> BRIEF: If a line in the data below contains "once", copy it.

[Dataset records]
**src/hw/rtl/ifhc_pkg.sv**
```systemverilog
// ----------------------------------------------------------------------------
// Image frame header checker package
// Shared constants, status codes and transaction types.
// ----------------------------------------------------------------------------
package ifhc_pkg;

   // Header layout
   localparam int HEADER_LEN  = 32;
   localparam int INDEX_W     = $clog2(HEADER_LEN);
   // Bytes 24..31 are never reported, so only the first 24 are kept
   localparam int STORE_LEN   = 24;

   localparam int POS_MAGIC     = 0;
   localparam int POS_VERSION   = 4;
   localparam int POS_FORMAT    = 5;
   localparam int POS_FLAGS     = 6;
   localparam int POS_FRAME_NUM = 8;
   localparam int POS_WIDTH     = 12;
   localparam int POS_HEIGHT    = 14;
   localparam int POS_PAYLOAD   = 16;
   localparam int POS_CHECKSUM  = 20;

   localparam logic [7:0] MAGIC_0 = 8'h49;  // 'I'
   localparam logic [7:0] MAGIC_1 = 8'h52;  // 'R'
   localparam logic [7:0] MAGIC_2 = 8'h44;  // 'D'
   localparam logic [7:0] MAGIC_3 = 8'h54;  // 'T'

   // Status codes
   localparam int STATUS_W = 3;
   localparam logic [STATUS_W-1:0] STATUS_OK        = 3'd0;
   localparam logic [STATUS_W-1:0] STATUS_MAGIC     = 3'd1;
   localparam logic [STATUS_W-1:0] STATUS_VERSION   = 3'd2;
   localparam logic [STATUS_W-1:0] STATUS_FORMAT    = 3'd3;
   localparam logic [STATUS_W-1:0] STATUS_ZERO_SIZE = 3'd4;
   localparam logic [STATUS_W-1:0] STATUS_MISMATCH  = 3'd5;
   localparam logic [STATUS_W-1:0] STATUS_TOO_LARGE = 3'd6;

   // Configuration registers
   localparam int CSR_INDEX_W = 2;
   localparam int CSR_DATA_W  = 32;
   localparam logic [CSR_INDEX_W-1:0] CSR_EXPECTED_VERSION = 2'd0;
   localparam logic [CSR_INDEX_W-1:0] CSR_EXPECTED_FORMAT  = 2'd1;
   localparam logic [CSR_INDEX_W-1:0] CSR_MAX_PAYLOAD      = 2'd2;

   localparam logic [7:0]  RESET_EXPECTED_VERSION = 8'd1;
   localparam logic [7:0]  RESET_EXPECTED_FORMAT  = 8'd1;
   localparam logic [31:0] RESET_MAX_PAYLOAD      = 32'hFFFF_FFFF;

   typedef struct packed {
      logic [7:0] header_byte;
      logic       restart;
   } req_type;

   typedef struct packed {
      logic [STATUS_W-1:0] status;
      logic [15:0]         flags;
      logic [31:0]         frame_number;
      logic [15:0]         width;
      logic [15:0]         height;
      logic [31:0]         payload_len;
      logic [31:0]         checksum_word;
      logic [7:0]          version_seen;
      logic [7:0]          format_seen;
   } rsp_type;

endpackage

```
**src/hw/rtl/image_frame_header_checker_unit.sv**
```systemverilog
// ----------------------------------------------------------------------------
// Image frame header checker unit
// Collects a 32-byte little-endian frame header and reports its fields
// together with a validation status once the last byte has arrived.
// ----------------------------------------------------------------------------
//
//   Channel | Direction | Handshake            | Payload
//   --------+-----------+----------------------+-----------------------------
//   req     | in        | req_valid/req_ready  | req_type: header byte, restart
//   rsp     | out       | rsp_valid/rsp_ready  | rsp_type: status and fields
//   csr     | in        | csr_write_en         | csr_index, csr_wdata
//
// One byte transaction is taken every cycle. A result transaction is presented
// once the transaction carrying the last header byte has been accepted into
// the input register and has then advanced from it into the result register.
// The width*height product is registered when byte 16 is processed, so the
// final check is a compare against a stored product, not a multiply.
// Reset clears the byte position and pipeline valids and presets the configuration.
// The input stalls only when the last byte waits behind an untaken result.
//
module image_frame_header_checker_unit
   import ifhc_pkg::*;
(
   input  logic                   clock,
   input  logic                   reset,

   input  logic                   req_valid,
   output logic                   req_ready,
   input  req_type                req_data,

   output logic                   rsp_valid,
   input  logic                   rsp_ready,
   output rsp_type                rsp_data,

   input  logic                   csr_write_en,
   input  logic [CSR_INDEX_W-1:0] csr_index,
   input  logic [CSR_DATA_W-1:0]  csr_wdata
);

   // Configuration registers
   logic [7:0]  expected_version_ff;
   logic [7:0]  expected_format_ff;
   logic [31:0] max_payload_ff;

   // Input register
   logic        in_valid_ff, in_valid_in;
   req_type     in_data_ff;

   // Header position and stored bytes
   logic [INDEX_W-1:0] byte_index_ff, byte_index_in;
   logic [7:0]         header_store_ff [STORE_LEN];
   logic [31:0]        product_ff;

   // Result register
   logic        rsp_valid_ff, rsp_valid_in;
   rsp_type     rsp_data_ff, rsp_data_in;

   logic               advance;
   logic               is_last;
   logic [INDEX_W-1:0] pos;
   logic [15:0]        hdr_width, hdr_height;
   logic [31:0]        hdr_payload;

   // ------------------------------------------------------------------
   // Configuration writes; indexes beyond the list are dropped
   // ------------------------------------------------------------------
   always_ff @(posedge clock) begin
      if (reset) begin
         expected_version_ff <= RESET_EXPECTED_VERSION;
         expected_format_ff  <= RESET_EXPECTED_FORMAT;
         max_payload_ff      <= RESET_MAX_PAYLOAD;
      end else if (csr_write_en) begin
         unique case (csr_index)
            CSR_EXPECTED_VERSION: expected_version_ff <= csr_wdata[7:0];
            CSR_EXPECTED_FORMAT:  expected_format_ff  <= csr_wdata[7:0];
            CSR_MAX_PAYLOAD:      max_payload_ff      <= csr_wdata[31:0];
            default: ;
         endcase
      end
   end

   // ------------------------------------------------------------------
   // Position of the byte in the input register
   // ------------------------------------------------------------------
   assign pos     = in_data_ff.restart ? '0 : byte_index_ff;
   assign is_last = (pos == INDEX_W'(HEADER_LEN - 1));

   // Advance the byte unless it is the last one and the result slot is busy
   assign advance = in_valid_ff && (!is_last || !rsp_valid_ff || rsp_ready);

   // Accept a new byte whenever the input register drains this cycle
   assign req_ready   = !in_valid_ff || advance;
   assign in_valid_in = (req_valid && req_ready) || (in_valid_ff && !advance);

   assign byte_index_in = advance ? (is_last ? '0 : pos + INDEX_W'(1)) : byte_index_ff;

   always_ff @(posedge clock) begin
      if (reset) begin
         in_valid_ff   <= 1'b0;
         byte_index_ff <= '0;
      end else begin
         in_valid_ff   <= in_valid_in;
         byte_index_ff <= byte_index_in;
      end
   end

   always_ff @(posedge clock) begin
      if (req_valid && req_ready) begin
         in_data_ff <= req_data;
      end
   end

   // ------------------------------------------------------------------
   // Header store: write the advancing byte at its position
   // ------------------------------------------------------------------
   always_ff @(posedge clock) begin
      for (int i = 0; i < STORE_LEN; i++) begin
         if (advance && (pos == INDEX_W'(i))) begin
            header_store_ff[i] <= in_data_ff.header_byte;
         end
      end
   end

   assign hdr_width   = {header_store_ff[POS_WIDTH + 1], header_store_ff[POS_WIDTH]};
   assign hdr_height  = {header_store_ff[POS_HEIGHT + 1], header_store_ff[POS_HEIGHT]};
   assign hdr_payload = {header_store_ff[POS_PAYLOAD + 3], header_store_ff[POS_PAYLOAD + 2],
                         header_store_ff[POS_PAYLOAD + 1], header_store_ff[POS_PAYLOAD]};

   // Width and height are complete once byte 15 is stored; latch the
   // product while byte 16 passes so the last byte only compares
   always_ff @(posedge clock) begin
      if (advance && (pos == INDEX_W'(POS_PAYLOAD))) begin
         product_ff <= 32'(hdr_width) * 32'(hdr_height);
      end
   end

   // ------------------------------------------------------------------
   // Decode fields and pick the first failing check
   // ------------------------------------------------------------------
   always_comb begin
      rsp_data_in.flags         = {header_store_ff[POS_FLAGS + 1], header_store_ff[POS_FLAGS]};
      rsp_data_in.frame_number  = {header_store_ff[POS_FRAME_NUM + 3],
                                   header_store_ff[POS_FRAME_NUM + 2],
                                   header_store_ff[POS_FRAME_NUM + 1],
                                   header_store_ff[POS_FRAME_NUM]};
      rsp_data_in.width         = hdr_width;
      rsp_data_in.height        = hdr_height;
      rsp_data_in.payload_len   = hdr_payload;
      rsp_data_in.checksum_word = {header_store_ff[POS_CHECKSUM + 3],
                                   header_store_ff[POS_CHECKSUM + 2],
                                   header_store_ff[POS_CHECKSUM + 1],
                                   header_store_ff[POS_CHECKSUM]};
      rsp_data_in.version_seen  = header_store_ff[POS_VERSION];
      rsp_data_in.format_seen   = header_store_ff[POS_FORMAT];

      priority if (header_store_ff[POS_MAGIC]     != MAGIC_0 ||
                   header_store_ff[POS_MAGIC + 1] != MAGIC_1 ||
                   header_store_ff[POS_MAGIC + 2] != MAGIC_2 ||
                   header_store_ff[POS_MAGIC + 3] != MAGIC_3) begin
         rsp_data_in.status = STATUS_MAGIC;
      end else if (header_store_ff[POS_VERSION] != expected_version_ff) begin
         rsp_data_in.status = STATUS_VERSION;
      end else if (header_store_ff[POS_FORMAT] != expected_format_ff) begin
         rsp_data_in.status = STATUS_FORMAT;
      end else if (hdr_width == '0 || hdr_height == '0) begin
         rsp_data_in.status = STATUS_ZERO_SIZE;
      end else if (hdr_payload != product_ff) begin
         rsp_data_in.status = STATUS_MISMATCH;
      end else if (hdr_payload > max_payload_ff) begin
         rsp_data_in.status = STATUS_TOO_LARGE;
      end else begin
         rsp_data_in.status = STATUS_OK;
      end
   end

   // ------------------------------------------------------------------
   // Result register: load on the last byte, hold until taken
   // ------------------------------------------------------------------
   assign rsp_valid_in = (advance && is_last) || (rsp_valid_ff && !rsp_ready);

   always_ff @(posedge clock) begin
      if (reset) begin
         rsp_valid_ff <= 1'b0;
      end else begin
         rsp_valid_ff <= rsp_valid_in;
      end
   end

   always_ff @(posedge clock) begin
      if (advance && is_last) begin
         rsp_data_ff <= rsp_data_in;
      end
   end

   assign rsp_valid = rsp_valid_ff;
   assign rsp_data  = rsp_data_ff;

`ifndef ASSERT_OFF
   // The last byte always returns the position to zero
   a_last_wraps: assert property (@(posedge clock) disable iff (reset)
      (advance && is_last) |=> (byte_index_ff == '0))
      else $error("byte position did not wrap after last byte");

   // A restart byte lands at position zero, so the next one is position one
   a_restart_pos: assert property (@(posedge clock) disable iff (reset)
      (advance && in_data_ff.restart) |=> (byte_index_ff == INDEX_W'(1)))
      else $error("restart did not realign byte position");

   // The input never stalls while the result slot is empty
   a_no_idle_stall: assert property (@(posedge clock) disable iff (reset)
      (in_valid_ff && !rsp_valid_ff) |-> advance)
      else $error("byte held with an empty result register");

   // An OK status implies a consistent and permitted payload size
   a_ok_consistent: assert property (@(posedge clock) disable iff (reset)
      (rsp_valid_ff && rsp_data_ff.status == STATUS_OK) |->
         (rsp_data_ff.payload_len ==
             32'(rsp_data_ff.width) * 32'(rsp_data_ff.height) &&
          rsp_data_ff.payload_len <= max_payload_ff))
      else $error("OK status with inconsistent payload size");
`endif

endmodule

```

> REPLY TO THE EXERCISE:
// together with a validation status once the last byte has arrived.
// once the transaction carrying the last header byte has been accepted into
   // Width and height are complete once byte 15 is stored; latch the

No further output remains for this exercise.